Recogía los casos en fichas pequeñas de cartón con renglones. Que, mes tras mes, iban a multiplicarse como panes. Los familiares de los desaparecidos, una vez que corrió la voz, formaban filas frente a la embajada. Lo cual era una amenaza para un régimen que estaba convencido de que obraba en forma correcta, en contra del comunismo y de los soviéticos, y de que los argentinos, por esa razón, eran derechos y humanos. Un régimen que se ufanaba, asimismo, de haber extirpado el cáncer de la subversión. No sólo en el país, sino, por añadidura, en el hemisferio occidental.
"¿Por qué insistían los militares argentinos en la guerra contra sus propios ciudadanos sin reparar en las consecuencias para su país y para ellos mismos? -dice Harris-. Había una clara intención de exterminar gente. Los militares se enloquecieron. Creyeron que podían decidir sobre la vida y la muerte de miles de personas sin pensar en las repercusiones políticas e históricas. Era una locura."
Sus informes, primero aceptados de buen grado por sus pares de la embajada, iban directamente a Washington. Sin enmiendas ni tachas. "Sólo contaba los hechos", dice. Pero la junta militar encabezada por Jorge Rafael Videla chocó con el primer obstáculo: le negaron, en los Estados Unidos, un pedido de cascos para pilotos de la Marina.
Un reconocimiento tardío
Era el indicio de que la tarea de Harris, silenciosa, estaba surtiendo efecto, por más que, en el Departamento de Estado, Todman y Derian mantuvieran agrias disputas sobre el camino por seguir. Hubo después cortes de fondos previstos para el país en los programas de los Estados Unidos para la compra de material militar.
Castro, embajador político que había ocupado idéntico cargo en El Salvador (entre 1964 y 1968) y en Bolivia (entre 1968 y 1969), notaba que un oficial joven, de rango medio, estaba complicándole las cosas en su misión en la Argentina, en donde terminaría su carrera en 1980.
"Los cables dejaron de ser seguros -dice Harris-. Tuve que empezar a usar aerogramas, memorandos y cartas oficiales clasificadas. Uno de los informes, copiado para el embajador Castro, fue retirado de la bolsa diplomática. Me advirtieron que no iba a ser despachado porque contenía información que perjudicaría a un holding subsidiario de la Marina que dependía de un seguro para Astilleros Argentinos. Es decir, para los mismos que manejaban la Escuela de Mecánica de la Armada (ESMA)."

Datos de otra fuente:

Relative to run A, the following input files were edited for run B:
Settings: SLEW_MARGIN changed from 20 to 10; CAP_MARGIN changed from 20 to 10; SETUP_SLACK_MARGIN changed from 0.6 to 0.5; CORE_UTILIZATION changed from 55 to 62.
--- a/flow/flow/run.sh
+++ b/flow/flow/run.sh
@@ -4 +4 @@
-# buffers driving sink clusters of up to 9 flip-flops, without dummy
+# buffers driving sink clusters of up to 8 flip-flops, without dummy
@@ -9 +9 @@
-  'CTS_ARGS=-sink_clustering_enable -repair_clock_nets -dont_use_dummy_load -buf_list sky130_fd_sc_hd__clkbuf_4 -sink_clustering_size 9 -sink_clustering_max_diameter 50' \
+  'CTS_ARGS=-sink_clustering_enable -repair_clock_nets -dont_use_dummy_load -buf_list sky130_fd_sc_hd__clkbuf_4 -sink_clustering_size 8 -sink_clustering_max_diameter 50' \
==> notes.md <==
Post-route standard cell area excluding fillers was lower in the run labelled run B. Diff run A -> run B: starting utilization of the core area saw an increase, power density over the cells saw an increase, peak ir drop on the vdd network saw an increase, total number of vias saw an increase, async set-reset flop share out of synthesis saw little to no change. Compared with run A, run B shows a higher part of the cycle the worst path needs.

Harris volvió a Washington en agosto de 1979. Lo sancionaron. "Casi fui echado por insubordinación", dice con un dejo de amargura. Dos décadas después recibió la máxima distinción del Departamento de Estado. Su valentía en la Argentina, por la cual corrió peligro de muerte, estuvo a punto de costarle la carrera. Que comenzó en 1965 y durante la cual prestó servicios, también, en Washington y en las embajadas de los Estados Unidos en Venezuela, en Sudáfrica y en Australia.
A los 62 años, Harris es oficial de la American Foreign Service Association (AFSA), de Washington, de la cual ha sido presidente. "Si miro atrás, me doy cuenta de que, aun en esos años terribles, uno solo puede hacer la diferencia", dice. Pero admite de inmediato que nunca sintió tanto miedo como aquella noche, en las afueras de la ciudad de Buenos Aires.